To illustrate this, we will show how to extract information from a TV script in a way where we can determine which characters have spoken in the same scene together, and then use this information to create a network of TV characters. We will use an episode script from the hit TV comedy show Friends. A full set of scripts from all episodes of Friends can be found online at https://fangj.github.io/friends/
. For this learning example, we will focus on the character network from the first episode of Friends. The script of the first episode can be found at https://fangj.github.io/friends/season/0101.html
. Once we have learned the basic methods using the first episode, some of the end-of-chapter exercises will encourage the extension of these methods to further episodes.
4.2.1 Scraping data from semi-structured documents
First, we will look at how to obtain a list of numbered scenes and the characters in each scene, through ‘scraping’ these details from the online script. To help us with this, we will use the rvest
R package, which is designed for scraping information from webpages.

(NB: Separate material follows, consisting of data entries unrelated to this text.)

$ cat src/rtl/dma_chan_pkg.sv
package dma_chan_pkg;
  localparam int BYTE_W = 8;
  localparam int BASE_W = 16;

  typedef enum logic {
    SEL_ADDR  = 1'b0,
    SEL_COUNT = 1'b1
  } reg_sel_e;
endpackage

$ cat src/rtl/chan_port_decode.sv
module chan_port_decode
  import dma_chan_pkg::*;
#(
  parameter int PORT_AW = 8,
  parameter int SHIFT   = 0,
  parameter int NUM_CH  = 4,
  localparam int CHW    = $clog2(NUM_CH)
) (
  input  logic [PORT_AW-1:0] addr,
  output logic               hit,
  output logic [CHW-1:0]     chan,
  output reg_sel_e           sel
);
  logic [PORT_AW-1:0] addr_sh;
  logic [3:0]         idx;
  logic               unused_hi;

  always_comb begin
    addr_sh   = addr >> SHIFT;
    idx       = addr_sh[3:0];
    unused_hi = ^addr_sh[PORT_AW-1:4];
    hit       = {1'b0, idx} < 5'(2 * NUM_CH);
    chan      = idx[CHW:1];
    sel       = idx[0] ? SEL_COUNT : SEL_ADDR;
  end
endmodule

$ cat src/rtl/chan_byte_ptr.sv
module chan_byte_ptr (
  input  logic clk,
  input  logic rst,
  input  logic clear,
  input  logic step,
  output logic ptr_q
);
  always_ff @(posedge clk) begin
    if (rst)        ptr_q <= 1'b0;
    else if (clear) ptr_q <= 1'b0;
    else if (step)  ptr_q <= ~ptr_q;
  end

  a_r3_clear_wins: assert property (@(posedge clk) disable iff (rst)
    clear |=> !ptr_q);
  a_r2_toggle: assert property (@(posedge clk) disable iff (rst)
    (step && !clear) |=> (ptr_q != $past(ptr_q)));
  a_r2_hold: assert property (@(posedge clk) disable iff (rst)
    (!step && !clear) |=> $stable(ptr_q));
endmodule

$ cat src/rtl/chan_reg_slice.sv
module chan_reg_slice
  import dma_chan_pkg::*;
#(
  parameter int SHIFT = 0,
  localparam int VW   = BASE_W + SHIFT
) (
  input  logic              clk,
  input  logic              rst,
  input  logic              wr_lo,
  input  logic              wr_hi,
  input  reg_sel_e          sel,
  input  logic [BYTE_W-1:0] wdata,
  input  logic              inc_en,
  input  logic [VW-1:0]     inc_step,
  output logic [BASE_W-1:0] base_addr,
  output logic [BASE_W-1:0] base_cnt,
  output logic [VW-1:0]     cur_addr,
  output logic [VW-1:0]     xfer
);
  logic [BASE_W-1:0] ba_n, bc_n;

  always_comb begin
    ba_n = base_addr;
    bc_n = base_cnt;
    if (wr_lo) begin
      if (sel == SEL_ADDR) ba_n[7:0] = wdata;
      else                 bc_n[7:0] = wdata;
    end
    if (wr_hi) begin
      if (sel == SEL_ADDR) ba_n[15:8] = wdata;
      else                 bc_n[15:8] = wdata;
    end
  end

  always_ff @(posedge clk) begin
    if (rst) begin
      base_addr <= '0;
      base_cnt  <= '0;
      cur_addr  <= '0;
      xfer      <= '0;
    end else begin
      base_addr <= ba_n;
      base_cnt  <= bc_n;
      if (wr_hi) begin
        cur_addr <= VW'(ba_n) << SHIFT;
        xfer     <= '0;
      end else if (inc_en) begin
        xfer <= xfer + inc_step;
      end
    end
  end

  a_r5_reload: assert property (@(posedge clk) disable iff (rst)
    wr_hi |=> (xfer == '0) && (cur_addr == (VW'(base_addr) << SHIFT)));
  a_r5_lo_no_reload: assert property (@(posedge clk) disable iff (rst)
    (wr_lo && !inc_en) |=> $stable(cur_addr) && $stable(xfer));
  a_r4_lo_keeps_hi: assert property (@(posedge clk) disable iff (rst)
    (wr_lo && sel == SEL_ADDR) |=> (base_addr[15:8] == $past(base_addr[15:8])));
  a_r4_hi_keeps_lo: assert property (@(posedge clk) disable iff (rst)
    (wr_hi && sel == SEL_COUNT) |=> (base_cnt[7:0] == $past(base_cnt[7:0])));
  a_r9_inc_adds: assert property (@(posedge clk) disable iff (rst)
    (inc_en && !wr_hi) |=> (xfer == $past(xfer) + $past(inc_step)));
  a_r9_inc_dropped: assert property (@(posedge clk) disable iff (rst)
    (inc_en && wr_hi) |=> (xfer == '0));
endmodule

$ cat src/rtl/dma_chan_regs.sv
module dma_chan_regs
  import dma_chan_pkg::*;
#(
  parameter int NUM_CH  = 4,
  parameter int SHIFT   = 0,
  parameter int PORT_AW = 8,
  localparam int CHW    = $clog2(NUM_CH),
  localparam int VW     = BASE_W + SHIFT
) (
  input  logic              clk,
  input  logic              rst,
  input  logic [PORT_AW-1:0] port_addr,
  input  logic              wr_en,
  input  logic              rd_en,
  input  logic [BYTE_W-1:0] wr_data,
  input  logic              ff_clear,
  input  logic [NUM_CH-1:0] dir_down,
  input  logic              inc_valid,
  input  logic [CHW-1:0]    inc_chan,
  input  logic [VW-1:0]     inc_step,
  output logic [BYTE_W-1:0] rd_data,
  output logic              rd_valid
);
  logic           hit;
  logic [CHW-1:0] chan;
  reg_sel_e       sel;
  logic           ptr_q;
  logic           wr_acc, rd_acc, any_acc;

  logic [BASE_W-1:0] base_a [NUM_CH];
  logic [BASE_W-1:0] base_c [NUM_CH];
  logic [VW-1:0]     cur_a  [NUM_CH];
  logic [VW-1:0]     prog   [NUM_CH];

  chan_port_decode #(.PORT_AW(PORT_AW), .SHIFT(SHIFT), .NUM_CH(NUM_CH)) u_dec (
    .addr (port_addr),
    .hit  (hit),
    .chan (chan),
    .sel  (sel)
  );

  always_comb begin
    wr_acc  = wr_en && hit;
    rd_acc  = rd_en && !wr_en && hit;
    any_acc = wr_acc || rd_acc;
  end

  chan_byte_ptr u_ptr (
    .clk   (clk),
    .rst   (rst),
    .clear (ff_clear),
    .step  (any_acc),
    .ptr_q (ptr_q)
  );

  for (genvar g = 0; g < NUM_CH; g++) begin : g_ch
    logic mine;
    assign mine = wr_acc && (chan == CHW'(g));

    chan_reg_slice #(.SHIFT(SHIFT)) u_slice (
      .clk       (clk),
      .rst       (rst),
      .wr_lo     (mine && !ptr_q),
      .wr_hi     (mine && ptr_q),
      .sel       (sel),
      .wdata     (wr_data),
      .inc_en    (inc_valid && (inc_chan == CHW'(g))),
      .inc_step  (inc_step),
      .base_addr (base_a[g]),
      .base_cnt  (base_c[g]),
      .cur_addr  (cur_a[g]),
      .xfer      (prog[g])
    );
  end

  logic [VW-1:0]     a_val, c_val, rb_val, rb_sh;
  logic [BYTE_W-1:0] rb_byte;

  always_comb begin
    a_val   = dir_down[chan] ? (cur_a[chan] - prog[chan])
                             : (cur_a[chan] + prog[chan]);
    c_val   = (VW'(base_c[chan]) << SHIFT) - prog[chan];
    rb_val  = (sel == SEL_COUNT) ? c_val : a_val;
    rb_sh   = rb_val >> SHIFT;
    rb_byte = ptr_q ? rb_sh[15:8] : rb_sh[7:0];
  end

  always_ff @(posedge clk) begin
    if (rst) begin
      rd_data  <= '0;
      rd_valid <= 1'b0;
    end else begin
      rd_valid <= rd_acc;
      if (rd_acc) rd_data <= rb_byte;
    end
  end

  a_r8_rd_pulse: assert property (@(posedge clk) disable iff (rst)
    (rd_en && !wr_en && hit) |=> rd_valid);
  a_r11_no_resp: assert property (@(posedge clk) disable iff (rst)
    (wr_en || !rd_en) |=> !rd_valid);
  a_r1_outside_ignored: assert property (@(posedge clk) disable iff (rst)
    ((rd_en || wr_en) && !hit && !ff_clear) |=> $stable(ptr_q) && !rd_valid);
  a_r8_hold_data: assert property (@(posedge clk) disable iff (rst)
    !rd_valid |=> (rd_valid || $stable(rd_data)));
endmodule

$ cat config.mk
export PLATFORM = sky130hd
export DESIGN_NAME = dma_chan_regs
export DESIGN_NICKNAME = d
export VERILOG_FILES = /design/src/rtl/dma_chan_pkg.sv /design/src/rtl/chan_port_decode.sv /design/src/rtl/chan_byte_ptr.sv /design/src/rtl/chan_reg_slice.sv /design/src/rtl/dma_chan_regs.sv
export SDC_FILE = /design/constraint.sdc
export NUM_CORES = 1
export LEC_CHECK = 0
export BUFFER_PORTS_ARGS = -buffer_cell sky130_fd_sc_hd__buf_4
export CORE_UTILIZATION = 40
export CTS_CLUSTER_DIAMETER = 80
export DETAILED_ROUTE_END_ITERATION = 8
export SETUP_SLACK_MARGIN = 0.2
export SLEW_MARGIN = 20
export SYNTH_ARGS = -nofsm -noshare
export SYNTH_HDL_FRONTEND = slang
export SYNTH_SLANG_ARGS = --single-unit
$ cat constraint.sdc
create_clock -name clk -period 7.1 [get_ports clk]
set_input_delay 1.42 -clock clk [delete_from_list [all_inputs] [get_ports clk]]
set_output_delay 1.42 -clock clk [all_outputs]
set_load 0.01 [all_outputs]
==> impl_metrics.ini, run 1 <==
[outcome]
status = complete, no violations

[layout]
syn_to_final_growth_pct = 12.0
final_layout_size_suffix_gt1_share_pct = 10.4
multi_input_comb_area_um2 = 8940
regArea_um2 = 5330
utilization_pct = 45.4
fin_cells = 2190
layout_common_cells = 266 x dfxtp_1, 265 x nand2_1, 205 x a21oi_1
nFillCells = 3520
layout.nets = 1839
diodes = 0
final_common_cell = dfxtp_1
design_area_um2 = 16500

[yosys]
ys_async_sr_fraction_pct = 0
syn-num-nets = 1841
synth_cell_type_count = 62
syn-cell-area_um2 = 14800
synth_edf_count = 0
synthFlopType = dfxtp_1
ys_warn_count = 0
ys_seq_area_share_pct = 36.1
synthCells = 1700
avgSynthCellArea_um2 = 8.69
yosys_register_bits = 266

[clocking]
cts.repair.resized = 0
cts-root-buf = clkbuf_16
clk_pin_slew_ps = 60
cts_buffers = 31
ctsHtreeMaxLevel = 1
cts_tree = built
cts_setup_buffers = 0
holdBufCountCts = 0
clock_sinks = 266
insertion_delay_ps = 570
cts_max_path_buffers = 3

[timing]
rsz0062_at_grt = false
fmax_mhz = 207
period_minus_slack_ps = 4830
setup_viol = 0
report.final.slew_viol_count = 0
setup_slack_ps = 2270
finalSetupTns_ps = 0
hold_viol = 0
finalCritPeriodShare_pct = 68.0
skew_ps = 11.0
max-slew-margin-rel_pct = 24.7
tightest_slew_ps = 1130
timing.hold.ws_ps = 449

[flow_run]
max_cap_violations = 0

[detailed_routing]
drc_errors = 0
viasPerCell = 5.61
wl_per_cell_um = 18.5
wirelength_um = 40600
dr.pass1.iters = 5
ant_nets = 0
drtIter0Drc = 739
vias = 12300

[place]
hpwl_um = 29000
dp_cells = 2133
gp_congestion = 0.876
placed_cell_area_um2 = 15500
preCtsSetupSlack_ps = 1710
numPortBuffers = 48

[worst_setup_path]
path_cells = buf_4 > mux4_2 > nor4_1 > a21oi_1 > xnor2_1 > ha_1 > a21o_1 > nor3_1 > a21oi_1 > a21boi_1 > nor2b_1 > xnor2_1 > mux4_2 > nand2_1 > a21oi_1
critPathMaxFanout = 19
slowest_delay_ps = 660
critPathSlowestCell = mux4_2
arrival_ps = 5260
cp_common_cell = a21oi_1
setup.worst_path.class = in -> reg
critPathTopFamily = multiplexers
cp_num_buf_inv = 1
worstPathRequired_ps = 7530
start_kind = input pin
reg2reg_setup_slack_ps = 3180
end_kind = flop

[min_path]
hp-class = reg -> reg

[floorplanning]
pin_count = 53
rows = 70
die_area_um2 = 37700
start_util_pct = 40.5
coreArea_um2 = 36400
fp.dieW_um = 194
dieHeight_um = 194

[grt]
antenna_found_initial = 0
grt_usage_pct = 21.3
grt_first_pass_wirelength_um = 64400
grt_max_degree = 68
first_global_vias = 11800
gr-total-overflow = 0

[power]
total_leakage_power_nw = 6.72
p_per_area_nw_per_um2 = 231
ir_drop_mv = 0.203
finalPower_mw = 3.82
synth_stat cells (all sizes together), types with 21 or more instances:
cell    instances  area, um2
buf            21       88.8
o22a           33        289
nand2         265        995
mux4           52       1170
o21ai          70        350
xnor2          57        499
xor2           27        236
inv            38        143
mux2i          69        691
nor3           35        180
nand3          54        270
a21o           23        173
clkbuf         76        285
nor2          133        499
a21oi         205       1030
dfxtp         266       5330
ha             91       1140
where the power goes:
group	leakage [nW]	internal, mW	switching [mW]
Clock	0.518	1.02	0.657
Combinational	4.06	0.255	0.356
Sequential	2.15	1.52	0.0216
Total	6.72	2.79	1.03
area by class of cell:
type                    count  area share [%]
inverters                  39           0.885
clock buffers              45            5.37
well taps                 468            3.54
multi-input cells        1298            54.0
flip-flops and latches    266            32.2
clock inverters            12            1.15
repair buffers             62            2.81
cells by family (layout without fill, tap and decap cells):
group / Yosys count / in the layout / share of synthesized area, %
adder cells (fa/ha/maj): 97 / 97 / 8.52
flip-flops: 266 / 266 / 36.1
AND/OR/NAND/NOR: 576 / 576 / 17.2
XOR/XNOR: 84 / 84 / 4.98
AO/OA/AOI/OAI: 420 / 420 / 17.1
multiplexers: 121 / 121 / 12.6
buffers and inverters: 136 / 158 / 3.52
worst min-delay path: stages, from the launching register on:
cell,delay [ps]
dfxtp_1,310
nand2_1,50
a21oi_1,50
flip-flops by register name, indices dropped and copies added, names as in the netlist:
signal / cells
g_ch.u_slice.base_cnt: 64
rd_data: 8
u_ptr.ptr_q: 1
rd_valid: 1
g_ch.u_slice.base_addr: 64
g_ch.u_slice.cur_addr: 64
g_ch.u_slice.xfer: 64
metal layers:
layer	routed length [um]	vias to the layer above	track usage, %
met5	0	-	0
met4	1190	0	6.26
met3	1840	64	2.35
met2	18800	285	35.3
met1	18800	5878	29.3
li1	-	6060	-
final timing paths:
check / to / cells after the start / start
setup reg to reg: rd_data[3] / 14 / g_ch[3].u_slice.xfer[0]
hold / removal: g_ch[0].u_slice.cur_addr[0] / 2 / g_ch[0].u_slice.base_addr[0]
hold reg to reg: g_ch[0].u_slice.cur_addr[0] / 2 / g_ch[0].u_slice.base_addr[0]
setup / recovery: rd_data[3] / 15 / port_addr[1]
(Power assumes the default switching activity.)
==> inputs of run 2 (changes only) <==
--- a/config.mk
+++ b/config.mk
@@ -5,6 +5,7 @@
 export SDC_FILE = /design/constraint.sdc
 export NUM_CORES = 1
 export LEC_CHECK = 0
+export ABC_AREA = 1
 export BUFFER_PORTS_ARGS = -buffer_cell sky130_fd_sc_hd__buf_4
 export CORE_UTILIZATION = 40
 export CTS_CLUSTER_DIAMETER = 80
==> constraint.sdc (replaced) <==
create_clock -name clk -period 4.6 [get_ports clk]
set_input_delay 0.92 -clock clk [delete_from_list [all_inputs] [get_ports clk]]
set_output_delay 0.92 -clock clk [all_outputs]
set_load 0.01 [all_outputs]
==> impl_metrics.ini, run 2 <==
[outcome]
status = complete, no violations

[detailed_routing]
dr.pass1.iters = 6
wirelength_um = 49600
viasPerCell = 5.39
drc_errors = 0
drtIter0Drc = 1134
vias = 15300
wl_per_cell_um = 17.5
ant_nets = 0

[clocking]
cts-root-buf = clkbuf_16
cts_max_path_buffers = 3
cts_buffers = 30
ctsHtreeMaxLevel = 1
insertion_delay_ps = 590
cts.repair.resized = 0
clk_pin_slew_ps = 60
cts_setup_buffers = 0
clock_sinks = 266
holdBufCountCts = 0
cts_tree = built

[yosys]
ys_warn_count = 0
ys_top_cells_by_count = 483 x nand2_1, 266 x dfxtp_1, 254 x a21oi_1, 226 x o21ai_0, 210 x inv_1
ys_async_sr_fraction_pct = 0
synthMuxAreaShare_pct = 0
synthAdderAreaFrac_pct = 8.03
ys_top_cells_by_area = dfxtp_1 34%, nand2_1 12%, a21oi_1 8.1%, ha_1 7.3%, o21ai_0 7.2%
ys_seq_area_share_pct = 34.0
yosysTopAreaCellShare_pct = 34.0
post-synth-top-count-cell = nand2_1
synth_edf_count = 0
synthFlopType = dfxtp_1
synth-compound-area-share_pct = 22.5
synth_cell_type_count = 46
synthCells = 2274
synth_xor_area_share_pct = 2.96
synth_top_family_by_area = simple AND/OR/NAND/NOR gates
synth.largest_area_cell = dfxtp_1
avgSynthCellArea_um2 = 6.89
syn-num-nets = 2415
syn-cell-area_um2 = 15700
synthSimpleGateAreaFrac_pct = 24.3
yosys_register_bits = 266

[worst_setup_path]
worstPathRequired_ps = 5060
setup.worst_path.class = in -> reg
r2r-start = g_ch[2].u_slice.xfer[2]
end_kind = flop
arrival_ps = 4310
timing.rr.end = rd_data[2]
reg2reg_setup_slack_ps = 1330
critPathMaxFanout = 20
start_kind = input pin
rr_worst_depth = 18

[power]
p_per_area_nw_per_um2 = 344
ir_drop_mv = 0.260
total_leakage_power_nw = 7.92
finalPower_mw = 6.06

[timing]
period_minus_slack_ps = 3850
skew_ps = 15.3
setup_slack_ps = 751
finalCritPeriodShare_pct = 83.7
finalSetupTns_ps = 0
report.final.slew_viol_count = 0
setup_viol = 0
max-slew-margin-rel_pct = 30.8
tightest_slew_ps = 1040
fmax_mhz = 260
rsz0062_at_grt = false
timing.hold.ws_ps = 445
hold_viol = 0

[grt]
gr-total-overflow = 0
antenna_found_initial = 0
first_global_vias = 13700
grt_first_pass_wirelength_um = 76600
grt_usage_pct = 24.8
grt_max_degree = 98

[place]
dp_cells = 2777
preCtsSetupSlack_ps = 233
placed_cell_area_um2 = 16500
hpwl_um = 35600
gp_congestion = 0.905
numPortBuffers = 48

[floorplanning]
fp.dieW_um = 200
start_util_pct = 40.5
die_area_um2 = 40000
dieHeight_um = 200
coreArea_um2 = 38600
pin_count = 53
rows = 72

[min_path]
worstHoldStart = g_ch[3].u_slice.base_cnt[6]
hp-class = reg -> reg
hold_path_end = g_ch[3].u_slice.base_cnt[6]
hold_path_depth = 2

[layout]
nFillCells = 3957
regArea_um2 = 5330
layout.nets = 2432
design_area_um2 = 17600
diodes = 0
final_common_cell = nand2_1
final_layout_size_suffix_gt1_share_pct = 8.47
utilization_pct = 45.6
syn_to_final_growth_pct = 12.4
layout_common_cells = 483 x nand2_1, 266 x dfxtp_1, 254 x a21oi_1
fin_cells = 2833
multi_input_comb_area_um2 = 9060

[flow_run]
max_cap_violations = 0
==> run 2: cell count changes after synthesis, sizes merged, moves of 69 or more <==
cell,before,now
nand2,265,488
inv,38,224
nor2,133,217
nand3,54,136
o21ai,70,229
mux2i,69,0
==> run 2: layout make-up <==
| cell class | instances | share of cell area (%) |
|---|---|---|
| Tap cell | 518 | 3.68 |
| Timing Repair Buffer | 86 | 3.66 |
| Multi-Input combinational cell | 1680 | 51.4 |
| Clock inverter | 17 | 1.30 |
| Sequential cell | 266 | 30.2 |
| Clock buffer | 39 | 4.85 |
| Inverter | 227 | 4.84 |
==> run 2: where the power goes <==
group          total (mW)  switching, mW  internal, mW
clock network        2.59           1.05          1.54
logic                1.08          0.725         0.359
registers            2.38         0.0345          2.35
total                6.06           1.80          4.25
==> run 2: how the worst max path moves through the flow <==
stage | to | slack (ps) | cells after the start | startpoint
5_1_grt | rd_data[2] | 490 | 19 | port_addr[1]
2_1_floorplan | rd_data[0] | 830 | 18 | port_addr[1]
4_1_cts | rd_data[2] | 830 | 15 | port_addr[1]
6_report | rd_data[2] | 750 | 15 | port_addr[1]
3_5_place_dp | rd_data[2] | 230 | 15 | port_addr[1]
3_3_place_gp | rd_data[2] | 280 | 15 | port_addr[1]
==> run 2: worst max-delay path, cell delays in order <==
cell and delay, ps:
buf_4 260, nor2_4 170, buf_4 240, a221oi_1 530
ha_1 250, inv_1 90, fa_1 460, a31oi_1 230
o21ai_0 230, inv_1 160, o21bai_1 90, o21ai_0 230
nand2_1 100, a21oi_1 260, nor2_1 70
==> run 2: cell families after synthesis <==
family | Yosys count
compound gates | 628
xor+xnor | 53
fa+ha+maj | 97
buf+inv | 328
flops | 266
simple gates | 902
==> run 2: per-layer routing <==
| metal | vias to the layer above | share of wire (%) | track usage (%) |
|---|---|---|---|
| met4 | 0 | 2.6 | 7.18 |
| li1 | 7690 | - | - |
| met5 | - | 0 | 0 |
| met1 | 7103 | 47 | 35.0 |
| met2 | 396 | 44 | 39.0 |
| met3 | 76 | 6.3 | 3.73 |
==> inputs of run 3 (changes only) <==
--- a/config.mk
+++ b/config.mk
@@ -5,7 +5,7 @@
 export SDC_FILE = /design/constraint.sdc
 export NUM_CORES = 1
 export LEC_CHECK = 0
-export ABC_AREA = 1
+export ABC_AREA = 0
 export BUFFER_PORTS_ARGS = -buffer_cell sky130_fd_sc_hd__buf_4
 export CORE_UTILIZATION = 40
 export CTS_CLUSTER_DIAMETER = 80
==> constraint.sdc (replaced) <==
create_clock -name clk -period 3.3 [get_ports clk]
set_input_delay 0.66 -clock clk [delete_from_list [all_inputs] [get_ports clk]]
set_output_delay 0.66 -clock clk [all_outputs]
set_load 0.01 [all_outputs]
==> impl_metrics.ini, run 3 (same netlist as run 1, synthesis figures left out) <==
[floorplanning]
pin_count = 53
rows = 70
dieHeight_um = 194
fp.dieW_um = 194
coreArea_um2 = 36400
start_util_pct = 40.5
die_area_um2 = 37700

[outcome]
status = finished, violations left
violations = negative setup slack

[clocking]
clock_sinks = 266
clk_pin_slew_ps = 60
insertion_delay_ps = 580
cts-root-buf = clkbuf_16
cts_max_path_buffers = 3
cts_buffers = 31
cts_tree = built
ctsHtreeMaxLevel = 1

[detailed_routing]
viasPerCell = 5.61
vias = 13300
wl_per_cell_um = 19.0
drc_errors = 0
drtIter0Drc = 1007
ant_nets = 0
dr.pass1.iters = 5
wirelength_um = 44800

[layout]
nFillCells = 3462
final_layout_size_suffix_gt1_share_pct = 21.4
layout_common_cells = 265 x nand2_1, 263 x dfxtp_1, 217 x buf_4
syn_to_final_growth_pct = 24.0
fin_cells = 2362
layout.nets = 2011
final_common_cell = nand2_1

[place]
dp_cells = 2288
numPortBuffers = 48
preCtsSetupSlack_ps = -935
gp_congestion = 0.889
hpwl_um = 32700

[grt]
grt_first_pass_wirelength_um = 70600
gr-total-overflow = 0
grt_usage_pct = 23.5
grt_max_degree = 99
antenna_found_initial = 2
first_global_vias = 12800

[timing]
timing.hold.ws_ps = 237
rsz0062_at_grt = true
period_minus_slack_ps = 3580
tightest_slew_ps = 990
skew_ps = 16.9
max-slew-margin-rel_pct = 33.7
hold_viol = 0
setup_slack_ps = -278
report.final.slew_viol_count = 0
fmax_mhz = 279
setup_viol = 6
finalCritPeriodShare_pct = 108

[worst_setup_path]
start_kind = flop
worstPathRequired_ps = 3740
arrival_ps = 4020
critPathMaxFanout = 4
setup.worst_path.class = reg -> reg
startpoint = g_ch[3].u_slice.xfer[4]
r2r-start = g_ch[3].u_slice.xfer[4]
end_kind = flop

[min_path]
worstHoldStart = ff_clear
hp-class = in -> reg

[power]
total_leakage_power_nw = 7.73
p_per_area_nw_per_um2 = 485
ir_drop_mv = 0.369

[flow_run]
max_cap_violations = 0
[run 3: cell type report]
cell class                      instances  area (um2)  area share (%)
Inverter                               39         146           0.800
Multi-Input combinational cell       1298        9230            50.4
Sequential cell                       266        5330            29.1
Antenna cell                            1        2.50          0.0137
Timing Repair Buffer                  234        1890            10.3
Tap cell                              468         586            3.20
Clock buffer                           38         842            4.60
Clock inverter                         18         287            1.56
[run 3: repair_timing]
item	4_1_cts	5_1_grt
hold buffers	0	0
buffers inserted	10	7
hold endpoints to repair	0	0
setup endpoints to repair	8	9
pin swaps	23	20
resized for setup	34	36
[run 3: metrics by stage]
stage / area, um2 / utilization (%) / power (mW) / setup TNS (ps)
finish: 18300 / 50.3 / 8.88 / -961
global route: 18300 / 50.2 / 9.22 / -1900
CTS: 18100 / 49.6 / 8.82 / -854
detailed placement: 16700 / 45.9 / 4.94 / -6230
global placement: 16700 / 45.9 / 4.91 / -5380
floorplan: 14900 / - / 4.38 / -3370
[run 3: worst paths after layout]
check / end / slack [ps] / cells after the start
worst max register to register: rd_data[3] / -280 / 14
worst max-delay path: rd_data[3] / -280 / 14
worst min register to register: g_ch[2].u_slice.cur_addr[5] / 450 / 2
worst min-delay path: u_ptr.ptr_q / 240 / 2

Let’s take a look at the web code for Season 1, Episode 1. You can do this by opening the script webpage in Google Chrome and then pressing Cmd+Option+C (or Ctrl+Shift+C in Windows) to open the Elements Console where you can view the HTML code of the page side-by-side with the page itself. This should look like Figure 4.10.
One of the things we can see immediately is that most of the words that precede a colon are of interest to us. In fact, most of them are character names that say something in a scene. We also see that lines that contain the string “Scene:” are pretty reliable indicators of scene boundaries.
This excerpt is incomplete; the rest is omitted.